For anyone who’s ever wanted to break a lease, but felt trapped by their contract, Flip has the service for you.

The company, which allows users to sublet or get out of their lease, has just raised $2.2 million in new financing to grow its business and is looking to expand beyond its suite of offerings to renters in San Francisco, Los Angeles and New York.

Vila said Flip is developing in-app payments, rent guarantees and generic legal documents to streamline the subletting process.

“The idea behind why we built it is that people’s lives never fit into a 12-month time period,” says company chief executive Susannah Vila. “The nature of the people who are using us are people who want that flexibility.”

The New York-based company was born out of the desperation of its CEO. While attending grad school at Columbia, Vila found herself desperately searching for a way out of a living situation with an ex-boyfriend.

The two shared an apartment, and Vila found herself with no way to get out of the lease.

So, Flip was born.

Flip chief executive Susannah Vila with chief technology officer Roger Graham

The company, a graduate of the Techstars NYC accelerator (as a Techstars mentor, I gave the company some advice on pitching journalists two years ago and haven’t heard from them until they raised this round), works just like any other online housing listing service — without many of the legal hurdles that have gotten Airbnb into trouble.

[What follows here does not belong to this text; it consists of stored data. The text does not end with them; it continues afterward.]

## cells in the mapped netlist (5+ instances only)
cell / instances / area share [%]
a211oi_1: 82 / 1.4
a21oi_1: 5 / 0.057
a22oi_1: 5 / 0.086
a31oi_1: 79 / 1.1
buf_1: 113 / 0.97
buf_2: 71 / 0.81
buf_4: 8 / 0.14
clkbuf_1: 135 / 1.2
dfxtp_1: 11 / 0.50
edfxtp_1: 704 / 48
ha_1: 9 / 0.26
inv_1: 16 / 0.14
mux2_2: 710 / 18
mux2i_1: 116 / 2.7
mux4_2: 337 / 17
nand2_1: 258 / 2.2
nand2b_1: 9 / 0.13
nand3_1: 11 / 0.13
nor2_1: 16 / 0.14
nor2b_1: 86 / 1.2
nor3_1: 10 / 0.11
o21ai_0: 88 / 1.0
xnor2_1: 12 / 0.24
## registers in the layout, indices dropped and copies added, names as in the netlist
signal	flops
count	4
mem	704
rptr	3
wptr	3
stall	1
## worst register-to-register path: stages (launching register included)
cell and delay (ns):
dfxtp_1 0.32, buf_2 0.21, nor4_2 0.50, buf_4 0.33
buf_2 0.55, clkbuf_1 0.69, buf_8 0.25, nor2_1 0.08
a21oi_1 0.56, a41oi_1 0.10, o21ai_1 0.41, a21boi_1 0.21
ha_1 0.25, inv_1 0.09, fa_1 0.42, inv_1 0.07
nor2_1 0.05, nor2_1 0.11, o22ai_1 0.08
### src/common/issue_pkg.sv
`default_nettype none

package issue_pkg;

  localparam int queue_depth = 8;
  // stall rises once more than half of the slots are taken
  localparam int stall_level = queue_depth / 2;
  localparam int queue_index_width = 3;
  localparam int count_width = queue_index_width + 1;

  localparam int data_width = 32;
  localparam int reg_addr_width = 5;
  localparam int reg_count = 2 ** reg_addr_width;
  localparam int class_width = 2;
  localparam int alu_op_width = 3;

  // pc, class, alu op, rd, wren, rs1, rs1_en, rs2, rs2_en, imm, use_imm
  localparam int record_width =
    2 * data_width + class_width + alu_op_width + 3 * reg_addr_width + 4;

  typedef enum logic [6:0] {
    opcode_op = 7'b0110011,
    opcode_op_imm = 7'b0010011,
    opcode_fence = 7'b0001111
  } opcode_type;

  typedef enum logic [alu_op_width-1:0] {
    alu_add,
    alu_sub,
    alu_and,
    alu_or,
    alu_xor,
    alu_sll,
    alu_srl
  } alu_op_type;

  typedef enum logic [class_width-1:0] {
    class_alu,
    class_shift,
    class_fence,
    class_illegal
  } instr_class_type;

endpackage

`default_nettype wire

### src/source/instr_decode.sv
`timescale 1ns/1ps
`default_nettype none

module instr_decode (
  input logic clock,
  input logic reset,
  input logic stall,
  input logic fetch_valid0,
  input logic fetch_valid1,
  input logic [issue_pkg::data_width-1:0] fetch_instr0,
  input logic [issue_pkg::data_width-1:0] fetch_instr1,
  input logic [issue_pkg::data_width-1:0] fetch_pc0,
  input logic [issue_pkg::data_width-1:0] fetch_pc1,
  output logic dec_valid0,
  output logic [issue_pkg::data_width-1:0] dec_pc0,
  output issue_pkg::instr_class_type dec_class0,
  output issue_pkg::alu_op_type dec_alu_op0,
  output logic [issue_pkg::reg_addr_width-1:0] dec_rd0,
  output logic dec_wren0,
  output logic [issue_pkg::reg_addr_width-1:0] dec_rs1_0,
  output logic dec_rs1_en0,
  output logic [issue_pkg::reg_addr_width-1:0] dec_rs2_0,
  output logic dec_rs2_en0,
  output logic [issue_pkg::data_width-1:0] dec_imm0,
  output logic dec_use_imm0,
  output logic dec_valid1,
  output logic [issue_pkg::data_width-1:0] dec_pc1,
  output issue_pkg::instr_class_type dec_class1,
  output issue_pkg::alu_op_type dec_alu_op1,
  output logic [issue_pkg::reg_addr_width-1:0] dec_rd1,
  output logic dec_wren1,
  output logic [issue_pkg::reg_addr_width-1:0] dec_rs1_1,
  output logic dec_rs1_en1,
  output logic [issue_pkg::reg_addr_width-1:0] dec_rs2_1,
  output logic dec_rs2_en1,
  output logic [issue_pkg::data_width-1:0] dec_imm1,
  output logic dec_use_imm1
);

  logic [issue_pkg::data_width-1:0] instr [2];
  logic [issue_pkg::data_width-1:0] pc [2];
  issue_pkg::instr_class_type cls [2];
  issue_pkg::alu_op_type op [2];
  logic [issue_pkg::data_width-1:0] imm [2];
  logic [1:0] wren;
  logic [1:0] rs1_en;
  logic [1:0] rs2_en;
  logic [1:0] use_imm;
  logic [1:0] valid;
  logic reg_form;
  logic f7_zero;
  logic f7_alt;
  logic sel;

  assign instr[0] = fetch_instr0;
  assign instr[1] = fetch_instr1;
  assign pc[0] = fetch_pc0;
  assign pc[1] = fetch_pc1;

  always_comb begin
    for (int i = 0; i < 2; i++) begin
      cls[i] = issue_pkg::class_illegal;
      op[i] = issue_pkg::alu_add;
      wren[i] = 1'b0;
      rs1_en[i] = 1'b0;
      rs2_en[i] = 1'b0;
      use_imm[i] = 1'b0;
      imm[i] = {{(issue_pkg::data_width-12){instr[i][31]}}, instr[i][31:20]};
      reg_form = instr[i][5];
      f7_zero = instr[i][31:25] == 7'b0000000;
      f7_alt = instr[i][31:25] == 7'b0100000;
      case (issue_pkg::opcode_type'(instr[i][6:0]))
        issue_pkg::opcode_op, issue_pkg::opcode_op_imm: begin
          wren[i] = 1'b1;
          rs1_en[i] = 1'b1;
          rs2_en[i] = reg_form;
          use_imm[i] = !reg_form;
          // the immediate forms carry no funct7 except for the shifts
          cls[i] = (f7_zero || !reg_form) ? issue_pkg::class_alu : issue_pkg::class_illegal;
          case (instr[i][14:12])
            3'b000: begin
              if (reg_form && f7_alt) begin
                op[i] = issue_pkg::alu_sub;
                cls[i] = issue_pkg::class_alu;
              end
            end
            3'b111: op[i] = issue_pkg::alu_and;
            3'b110: op[i] = issue_pkg::alu_or;
            3'b100: op[i] = issue_pkg::alu_xor;
            3'b001: begin
              op[i] = issue_pkg::alu_sll;
              cls[i] = f7_zero ? issue_pkg::class_shift : issue_pkg::class_illegal;
            end
            3'b101: begin
              op[i] = issue_pkg::alu_srl;
              cls[i] = f7_zero ? issue_pkg::class_shift : issue_pkg::class_illegal;
            end
            default: cls[i] = issue_pkg::class_illegal;
          endcase
        end
        issue_pkg::opcode_fence: begin
          if (instr[i][14:12] == 3'b000) begin
            cls[i] = issue_pkg::class_fence;
          end
        end
        default: cls[i] = issue_pkg::class_illegal;
      endcase
    end
  end

  assign valid[0] = fetch_valid0 && cls[0] != issue_pkg::class_illegal;
  assign valid[1] = fetch_valid1 && cls[1] != issue_pkg::class_illegal;
  // a dropped lane 0 lets lane 1 move down so the older slot stays filled
  assign sel = !valid[0];

  always_ff @(posedge clock) begin
    if (reset == 1'b0) begin
      dec_valid0 <= 1'b0;
      dec_valid1 <= 1'b0;
    end else if (stall) begin
      dec_valid0 <= 1'b0;
      dec_valid1 <= 1'b0;
    end else begin
      dec_valid0 <= valid[0] || valid[1];
      dec_valid1 <= valid[0] && valid[1];
    end
  end

  always_ff @(posedge clock) begin
    if (!stall) begin
      dec_pc0 <= pc[sel];
      dec_class0 <= cls[sel];
      dec_alu_op0 <= op[sel];
      dec_rd0 <= instr[sel][11:7];
      dec_wren0 <= wren[sel];
      dec_rs1_0 <= instr[sel][19:15];
      dec_rs1_en0 <= rs1_en[sel];
      dec_rs2_0 <= instr[sel][24:20];
      dec_rs2_en0 <= rs2_en[sel];
      dec_imm0 <= imm[sel];
      dec_use_imm0 <= use_imm[sel];
      dec_pc1 <= pc[1];
      dec_class1 <= cls[1];
      dec_alu_op1 <= op[1];
      dec_rd1 <= instr[1][11:7];
      dec_wren1 <= wren[1];
      dec_rs1_1 <= instr[1][19:15];
      dec_rs1_en1 <= rs1_en[1];
      dec_rs2_1 <= instr[1][24:20];
      dec_rs2_en1 <= rs2_en[1];
      dec_imm1 <= imm[1];
      dec_use_imm1 <= use_imm[1];
    end
  end

  lane_order: assert property (@(posedge clock) disable iff (!reset)
    dec_valid1 |-> dec_valid0);

endmodule

`default_nettype wire
## src/verilog/rfm_macros.svh

```systemverilog
`ifndef RFM_MACROS_SVH
`define RFM_MACROS_SVH

// Table geometry
`define RFM_NUM_ENTRY 16
`define RFM_IDX_W     4

// Row address and activation count widths
`define RFM_ROW_W     18
`define RFM_CNT_W     13

// Timer steps per command
`define RFM_NUM_STEP  4

`endif

```

## src/verilog/rfm_pkg.sv

```systemverilog
`include "rfm_macros.svh"

package rfm_pkg;

  typedef logic [`RFM_ROW_W-1:0] row_addr_t;
  typedef logic [`RFM_CNT_W-1:0] act_cnt_t;   // Activation or spillover count
  typedef logic [`RFM_IDX_W-1:0] entry_idx_t;
  typedef logic [$clog2(`RFM_NUM_STEP)-1:0] step_t;

  typedef enum logic {
    cmd_act = 1'b0,
    cmd_rfm = 1'b1
  } cmd_e;

  // Controller states
  typedef enum logic [1:0] {
    st_idle = 2'd0,
    st_act  = 2'd1,
    st_rfm  = 2'd2,
    st_done = 2'd3
  } fsm_state_e;

endpackage

```

## src/verilog/act_count_table.sv

```systemverilog
`include "rfm_macros.svh"

module act_count_table (
  input  logic                clk,
  input  logic                rstn,
  input  logic                cnt_search_spill,
  input  logic                cnt_search_max,
  input  logic                cnt_inc,
  input  logic                cnt_replace,
  input  logic                spill_inc,
  input  logic                cnt_reset,
  input  logic                max_recalc,
  input  rfm_pkg::entry_idx_t hit_idx,
  output logic                cnt_hit,
  output rfm_pkg::entry_idx_t cnt_idx,
  output rfm_pkg::act_cnt_t   rd_cnt,
  output logic                empty
);

  import rfm_pkg::*;

  act_cnt_t                  cnt_mem [`RFM_NUM_ENTRY];
  act_cnt_t                  cnt_nxt [`RFM_NUM_ENTRY];
  logic [`RFM_NUM_ENTRY-1:0] valid;
  act_cnt_t                  spill_cnt;
  act_cnt_t                  max_cnt;
  act_cnt_t                  max_nxt;
  logic                      wr_en;
  entry_idx_t                wr_idx;
  act_cnt_t                  wr_val;
  logic [`RFM_NUM_ENTRY-1:0] srch_match;
  logic                      srch_hit;
  entry_idx_t                srch_idx;

  assign rd_cnt = cnt_mem[hit_idx];  // Count of the row that hit
  assign empty  = ~|valid;

  // New value for the one entry written this cycle
  always_comb begin
    wr_en  = 1'b0;
    wr_idx = hit_idx;
    wr_val = rd_cnt + 1'b1;
    if (cnt_inc) begin
      wr_en = 1'b1;
    end else if (cnt_replace) begin
      wr_en  = 1'b1;
      wr_idx = cnt_idx;
      wr_val = spill_cnt + 1'b1;
    end else if (cnt_reset) begin
      wr_en  = 1'b1;
      wr_idx = cnt_idx;
      wr_val = spill_cnt;
    end
  end

  // Table as it will look after this edge
  always_comb begin
    for (int i = 0; i < `RFM_NUM_ENTRY; i++) begin
      cnt_nxt[i] = (wr_en && (wr_idx == entry_idx_t'(i))) ? wr_val : cnt_mem[i];
    end
  end

  // Max over valid entries, so the reset entry is seen at its new value
  always_comb begin
    max_nxt = '0;
    for (int i = 0; i < `RFM_NUM_ENTRY; i++) begin
      if (valid[i] && (cnt_nxt[i] > max_nxt)) begin
        max_nxt = cnt_nxt[i];
      end
    end
  end

  always_ff @(posedge clk) begin
    if (wr_en) begin
      cnt_mem[wr_idx] <= wr_val;
    end
  end

  always_ff @(posedge clk or negedge rstn) begin
    if (!rstn) begin
      valid <= '0;
    end else if (cnt_replace) begin
      valid[cnt_idx] <= 1'b1;
    end
  end

  always_ff @(posedge clk or negedge rstn) begin
    if (!rstn) begin
      spill_cnt <= '0;
      max_cnt   <= '0;
    end else begin
      if (spill_inc) begin
        spill_cnt <= spill_cnt + 1'b1;
      end
      if (max_recalc) begin
        max_cnt <= max_nxt;
      end else if ((cnt_inc || cnt_replace) && (wr_val > max_cnt)) begin
        max_cnt <= wr_val;
      end
    end
  end

  // Empty slots always qualify for a spillover takeover
  always_comb begin
    for (int i = 0; i < `RFM_NUM_ENTRY; i++) begin
      if (cnt_search_max) begin
        srch_match[i] = valid[i] && (cnt_mem[i] == max_cnt);
      end else begin
        srch_match[i] = !valid[i] || (cnt_mem[i] == spill_cnt);
      end
    end
  end

  always_comb begin
    srch_hit = 1'b0;
    srch_idx = '0;
    for (int i = `RFM_NUM_ENTRY - 1; i >= 0; i--) begin
      if (srch_match[i]) begin
        srch_hit = 1'b1;
        srch_idx = entry_idx_t'(i);
      end
    end
  end

  always_ff @(posedge clk or negedge rstn) begin
    if (!rstn) begin
      cnt_hit <= 1'b0;
      cnt_idx <= '0;
    end else if (cnt_search_spill || cnt_search_max) begin
      cnt_hit <= srch_hit;
      cnt_idx <= srch_idx;
    end
  end

  a_spill_le_max: assert property (@(posedge clk) disable iff (!rstn)
    (|valid) |-> (spill_cnt <= max_cnt));

endmodule

```

## src/verilog/phase_timer.sv

```systemverilog
`include "rfm_macros.svh"

module phase_timer (
  input  logic           clk,
  input  logic           rstn,
  input  logic           start,
  output rfm_pkg::step_t step,
  output logic           last_step
);

  import rfm_pkg::*;

  logic  running;
  step_t step_cnt;
  logic  at_end;

  assign at_end = (step_cnt == step_t'(`RFM_NUM_STEP - 1));

  // One pass per command, then park at zero
  always_ff @(posedge clk or negedge rstn) begin
    if (!rstn) begin
      running  <= 1'b0;
      step_cnt <= '0;
    end else if (start) begin
      running  <= 1'b1;
      step_cnt <= '0;
    end else if (running) begin
      if (at_end) begin
        running  <= 1'b0;
        step_cnt <= '0;
      end else begin
        step_cnt <= step_cnt + 1'b1;
      end
    end
  end

  assign step      = step_cnt;
  assign last_step = running && at_end;

endmodule

```

## src/verilog/rfm_ctrl_fsm.sv

```systemverilog
module rfm_ctrl_fsm (
  input  logic           clk,
  input  logic           rstn,
  input  logic           req,
  input  rfm_pkg::cmd_e  cmd,
  input  rfm_pkg::step_t step,
  input  logic           last_step,
  input  logic           addr_hit,
  input  logic           cnt_hit,
  input  logic           empty,
  output logic           ack,
  output logic           start,
  output logic           addr_search,
  output logic           addr_write,
  output logic           addr_read,
  output logic           cnt_search_spill,
  output logic           cnt_search_max,
  output logic           cnt_inc,
  output logic           cnt_replace,
  output logic           spill_inc,
  output logic           cnt_reset,
  output logic           max_recalc,
  output logic           nrr_fire
);

  import rfm_pkg::*;

  fsm_state_e state;
  logic       in_act;
  logic       in_rfm;
  logic       act_decide;

  assign start = (state == st_idle) && req;

  always_ff @(posedge clk or negedge rstn) begin
    if (!rstn) begin
      state <= st_idle;
      ack   <= 1'b0;
    end else begin
      case (state)
        st_idle: begin
          if (req) begin
            state <= (cmd == cmd_rfm) ? st_rfm : st_act;
          end
        end
        st_act, st_rfm: begin
          if (last_step) begin
            state <= st_done;
          end
        end
        st_done: begin
          // Hold ack until the host lets go of req
          if (req) begin
            ack <= 1'b1;
          end else begin
            ack   <= 1'b0;
            state <= st_idle;
          end
        end
      endcase
    end
  end

  assign in_act = (state == st_act);
  assign in_rfm = (state == st_rfm);

  // ACT sequence
  assign addr_search      = in_act && (step == step_t'(0));
  assign cnt_search_spill = in_act && (step == step_t'(1));
  assign act_decide       = in_act && (step == step_t'(2));

  assign cnt_inc     = act_decide && addr_hit;            // Row already tracked
  assign cnt_replace = act_decide && !addr_hit && cnt_hit;
  assign addr_write  = cnt_replace;                       // New row takes the slot
  assign spill_inc   = act_decide && !addr_hit && !cnt_hit;

  // RFM sequence
  assign cnt_search_max = in_rfm && (step == step_t'(0));
  assign addr_read      = in_rfm && (step == step_t'(1)) && cnt_hit && !empty;

  // Fire lands on step 2, together with the count reset
  always_ff @(posedge clk or negedge rstn) begin
    if (!rstn) begin
      nrr_fire <= 1'b0;
    end else begin
      nrr_fire <= addr_read;
    end
  end

  assign cnt_reset  = nrr_fire;
  assign max_recalc = nrr_fire;

  // Count writes only on the decide step
  a_one_cnt_write: assert property (@(posedge clk) disable iff (!rstn)
    (cnt_inc || cnt_replace || spill_inc || cnt_reset) |->
      ($onehot0({cnt_inc, cnt_replace, spill_inc, cnt_reset}) && (step == step_t'(2))));

endmodule

```

## src/verilog/rfm_tracker.sv

```systemverilog
module rfm_tracker (
  input  logic               clk,
  input  logic               rstn,
  input  logic               req,
  input  rfm_pkg::cmd_e      cmd,
  input  rfm_pkg::row_addr_t addr,
  output logic               ack,
  output logic               nrr_cmd,
  output rfm_pkg::row_addr_t nrr_addr
);

  import rfm_pkg::*;

  row_addr_t  addr_q;
  row_addr_t  rd_addr;
  row_addr_t  rd_addr_q;
  step_t      step;
  entry_idx_t hit_idx;
  entry_idx_t cnt_idx;
  logic       start;
  logic       last_step;
  logic       addr_search;
  logic       addr_write;
  logic       addr_read;
  logic       addr_hit;
  logic       cnt_search_spill;
  logic       cnt_search_max;
  logic       cnt_inc;
  logic       cnt_replace;
  logic       spill_inc;
  logic       cnt_reset;
  logic       max_recalc;
  logic       cnt_hit;
  logic       empty;
  logic       nrr_fire;

  always_ff @(posedge clk) begin
    if (start) begin
      addr_q <= addr;  // Row of the accepted command
    end
    if (addr_read) begin
      rd_addr_q <= rd_addr;
    end
  end

  // NRR pulse, address zero outside the pulse
  always_ff @(posedge clk or negedge rstn) begin
    if (!rstn) begin
      nrr_cmd  <= 1'b0;
      nrr_addr <= '0;
    end else begin
      nrr_cmd  <= nrr_fire;
      nrr_addr <= nrr_fire ? rd_addr_q : '0;
    end
  end

  rfm_ctrl_fsm u_fsm (
    .clk              (clk),
    .rstn             (rstn),
    .req              (req),
    .cmd              (cmd),
    .step             (step),
    .last_step        (last_step),
    .addr_hit         (addr_hit),
    .cnt_hit          (cnt_hit),
    .empty            (empty),
    .ack              (ack),
    .start            (start),
    .addr_search      (addr_search),
    .addr_write       (addr_write),
    .addr_read        (addr_read),
    .cnt_search_spill (cnt_search_spill),
    .cnt_search_max   (cnt_search_max),
    .cnt_inc          (cnt_inc),
    .cnt_replace      (cnt_replace),
    .spill_inc        (spill_inc),
    .cnt_reset        (cnt_reset),
    .max_recalc       (max_recalc),
    .nrr_fire         (nrr_fire)
  );

  phase_timer u_timer (
    .clk       (clk),
    .rstn      (rstn),
    .start     (start),
    .step      (step),
    .last_step (last_step)
  );

  // Replace and RFM both target the slot found by the count search
  row_addr_table u_addr_tbl (
    .clk         (clk),
    .rstn        (rstn),
    .addr_search (addr_search),
    .addr_write  (addr_write),
    .key         (addr_q),
    .wr_idx      (cnt_idx),
    .addr_hit    (addr_hit),
    .hit_idx     (hit_idx),
    .rd_addr     (rd_addr)
  );

  act_count_table u_cnt_tbl (
    .clk              (clk),
    .rstn             (rstn),
    .cnt_search_spill (cnt_search_spill),
    .cnt_search_max   (cnt_search_max),
    .cnt_inc          (cnt_inc),
    .cnt_replace      (cnt_replace),
    .spill_inc        (spill_inc),
    .cnt_reset        (cnt_reset),
    .max_recalc       (max_recalc),
    .hit_idx          (hit_idx),
    .cnt_hit          (cnt_hit),
    .cnt_idx          (cnt_idx),
    .rd_cnt           (),
    .empty            (empty)
  );

  a_nrr_single: assert property (@(posedge clk) disable iff (!rstn)
    nrr_cmd |=> !nrr_cmd);

endmodule

```

## src/verilog/row_addr_table.sv

```systemverilog
`include "rfm_macros.svh"

module row_addr_table (
  input  logic                clk,
  input  logic                rstn,
  input  logic                addr_search,
  input  logic                addr_write,
  input  rfm_pkg::row_addr_t  key,
  input  rfm_pkg::entry_idx_t wr_idx,
  output logic                addr_hit,
  output rfm_pkg::entry_idx_t hit_idx,
  output rfm_pkg::row_addr_t  rd_addr
);

  import rfm_pkg::*;

  row_addr_t                 addr_mem [`RFM_NUM_ENTRY];
  logic [`RFM_NUM_ENTRY-1:0] valid;
  logic                      match_any;
  entry_idx_t                match_idx;

  // Lowest matching valid entry wins
  always_comb begin
    match_any = 1'b0;
    match_idx = '0;
    for (int i = `RFM_NUM_ENTRY - 1; i >= 0; i--) begin
      if (valid[i] && (addr_mem[i] == key)) begin
        match_any = 1'b1;
        match_idx = entry_idx_t'(i);
      end
    end
  end

  always_ff @(posedge clk or negedge rstn) begin
    if (!rstn) begin
      addr_hit <= 1'b0;
      hit_idx  <= '0;
    end else if (addr_search) begin
      addr_hit <= match_any;
      hit_idx  <= match_idx;
    end
  end

  always_ff @(posedge clk or negedge rstn) begin
    if (!rstn) begin
      valid <= '0;
    end else if (addr_write) begin
      valid[wr_idx] <= 1'b1;
    end
  end

  always_ff @(posedge clk) begin
    if (addr_write) begin
      addr_mem[wr_idx] <= key;
    end
  end

  assign rd_addr = addr_mem[wr_idx];  // NRR row lookup

endmodule
```
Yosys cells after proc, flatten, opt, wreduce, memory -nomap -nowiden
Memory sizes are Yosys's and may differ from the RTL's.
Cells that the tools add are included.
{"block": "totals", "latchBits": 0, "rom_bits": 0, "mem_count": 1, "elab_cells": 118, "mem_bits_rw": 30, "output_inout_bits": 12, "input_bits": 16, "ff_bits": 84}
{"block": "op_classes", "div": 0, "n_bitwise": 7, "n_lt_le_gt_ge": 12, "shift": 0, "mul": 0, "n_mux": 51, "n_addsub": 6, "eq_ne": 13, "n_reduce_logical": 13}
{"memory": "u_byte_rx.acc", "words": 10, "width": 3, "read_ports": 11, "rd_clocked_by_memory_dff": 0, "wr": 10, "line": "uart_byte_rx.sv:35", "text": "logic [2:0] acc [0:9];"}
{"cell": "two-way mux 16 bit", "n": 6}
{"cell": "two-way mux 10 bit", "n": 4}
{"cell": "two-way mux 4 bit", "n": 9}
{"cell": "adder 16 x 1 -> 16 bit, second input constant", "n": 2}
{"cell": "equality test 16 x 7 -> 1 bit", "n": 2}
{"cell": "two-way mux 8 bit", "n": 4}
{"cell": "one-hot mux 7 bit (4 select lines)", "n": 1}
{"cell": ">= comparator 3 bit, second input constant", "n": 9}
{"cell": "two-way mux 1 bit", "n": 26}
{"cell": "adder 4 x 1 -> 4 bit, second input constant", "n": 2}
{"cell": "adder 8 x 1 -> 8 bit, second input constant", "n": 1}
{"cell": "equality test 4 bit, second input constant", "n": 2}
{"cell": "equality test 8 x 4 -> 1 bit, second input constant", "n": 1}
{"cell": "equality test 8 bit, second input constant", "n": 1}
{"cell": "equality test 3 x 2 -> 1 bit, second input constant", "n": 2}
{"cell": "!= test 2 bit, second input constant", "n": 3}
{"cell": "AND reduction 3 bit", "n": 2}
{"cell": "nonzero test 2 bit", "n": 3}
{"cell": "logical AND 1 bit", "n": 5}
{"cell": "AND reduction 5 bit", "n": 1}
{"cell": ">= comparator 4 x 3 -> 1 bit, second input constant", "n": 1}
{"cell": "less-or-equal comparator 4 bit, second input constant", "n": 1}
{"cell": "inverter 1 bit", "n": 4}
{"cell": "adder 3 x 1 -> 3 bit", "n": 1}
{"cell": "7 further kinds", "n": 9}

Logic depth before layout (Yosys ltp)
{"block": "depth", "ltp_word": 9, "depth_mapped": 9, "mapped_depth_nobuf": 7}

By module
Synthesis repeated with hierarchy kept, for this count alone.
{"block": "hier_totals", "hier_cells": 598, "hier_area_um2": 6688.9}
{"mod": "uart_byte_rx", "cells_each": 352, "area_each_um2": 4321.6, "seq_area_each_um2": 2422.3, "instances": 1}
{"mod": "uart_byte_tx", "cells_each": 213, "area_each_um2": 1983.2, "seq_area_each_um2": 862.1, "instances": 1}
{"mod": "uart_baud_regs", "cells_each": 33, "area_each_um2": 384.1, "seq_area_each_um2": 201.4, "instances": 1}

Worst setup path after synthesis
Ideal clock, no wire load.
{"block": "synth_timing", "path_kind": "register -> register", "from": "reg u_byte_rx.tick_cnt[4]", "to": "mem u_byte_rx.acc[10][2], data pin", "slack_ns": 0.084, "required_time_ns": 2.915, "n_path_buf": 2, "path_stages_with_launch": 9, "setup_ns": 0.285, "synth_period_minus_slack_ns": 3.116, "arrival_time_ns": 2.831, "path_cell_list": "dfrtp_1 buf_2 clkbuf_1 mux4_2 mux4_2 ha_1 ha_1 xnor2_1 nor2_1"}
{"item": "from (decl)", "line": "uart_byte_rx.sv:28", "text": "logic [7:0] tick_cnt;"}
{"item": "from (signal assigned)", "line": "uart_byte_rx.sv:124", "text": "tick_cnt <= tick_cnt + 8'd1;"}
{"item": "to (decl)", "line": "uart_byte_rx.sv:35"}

The whole point of Flip is to facilitate legally subletting an apartment for a long-term stay. It gives renters greater flexibility, and offers landlords a level of security, Vila says. Average Flip leases typically come in at about six months, but the agreements can range anywhere from three months to a full year.

Flip handles credit checks and assures that a would-be tenant can afford the lease they’re looking to take over.

Already 15 percent of the company’s listings are coming directly from landlords, with the rest coming from individual leaseholders.

In some ways, it’s the antithesis to the co-living spaces that have come up to try to address the needs of the nomadic no-collar worker created by a freelance and gig-driven modern economy.

“On the very, very short term there’s Airbnb, and on the long-term side there’s ad-supported lead generation marketplaces like Zillow,” says Vila. “There’s nothing in-between those two platforms.”

Vila contends that trying to book long-term on Aribnb will get someone a markup of three times the cost of just taking over a new lease agreement from an existing tenant.

The company’s fresh cash injection came from Union Square Ventures, Techstars New York City and Collaborative Fund.

Flip had previously raised $1.2 million from Joanne Wilson, Scott Belsky, Techstars Ventures, Built by Girls Ventures (which is backed by TechCrunch-owner AOL), V1 Ventures and MetaProp NYC.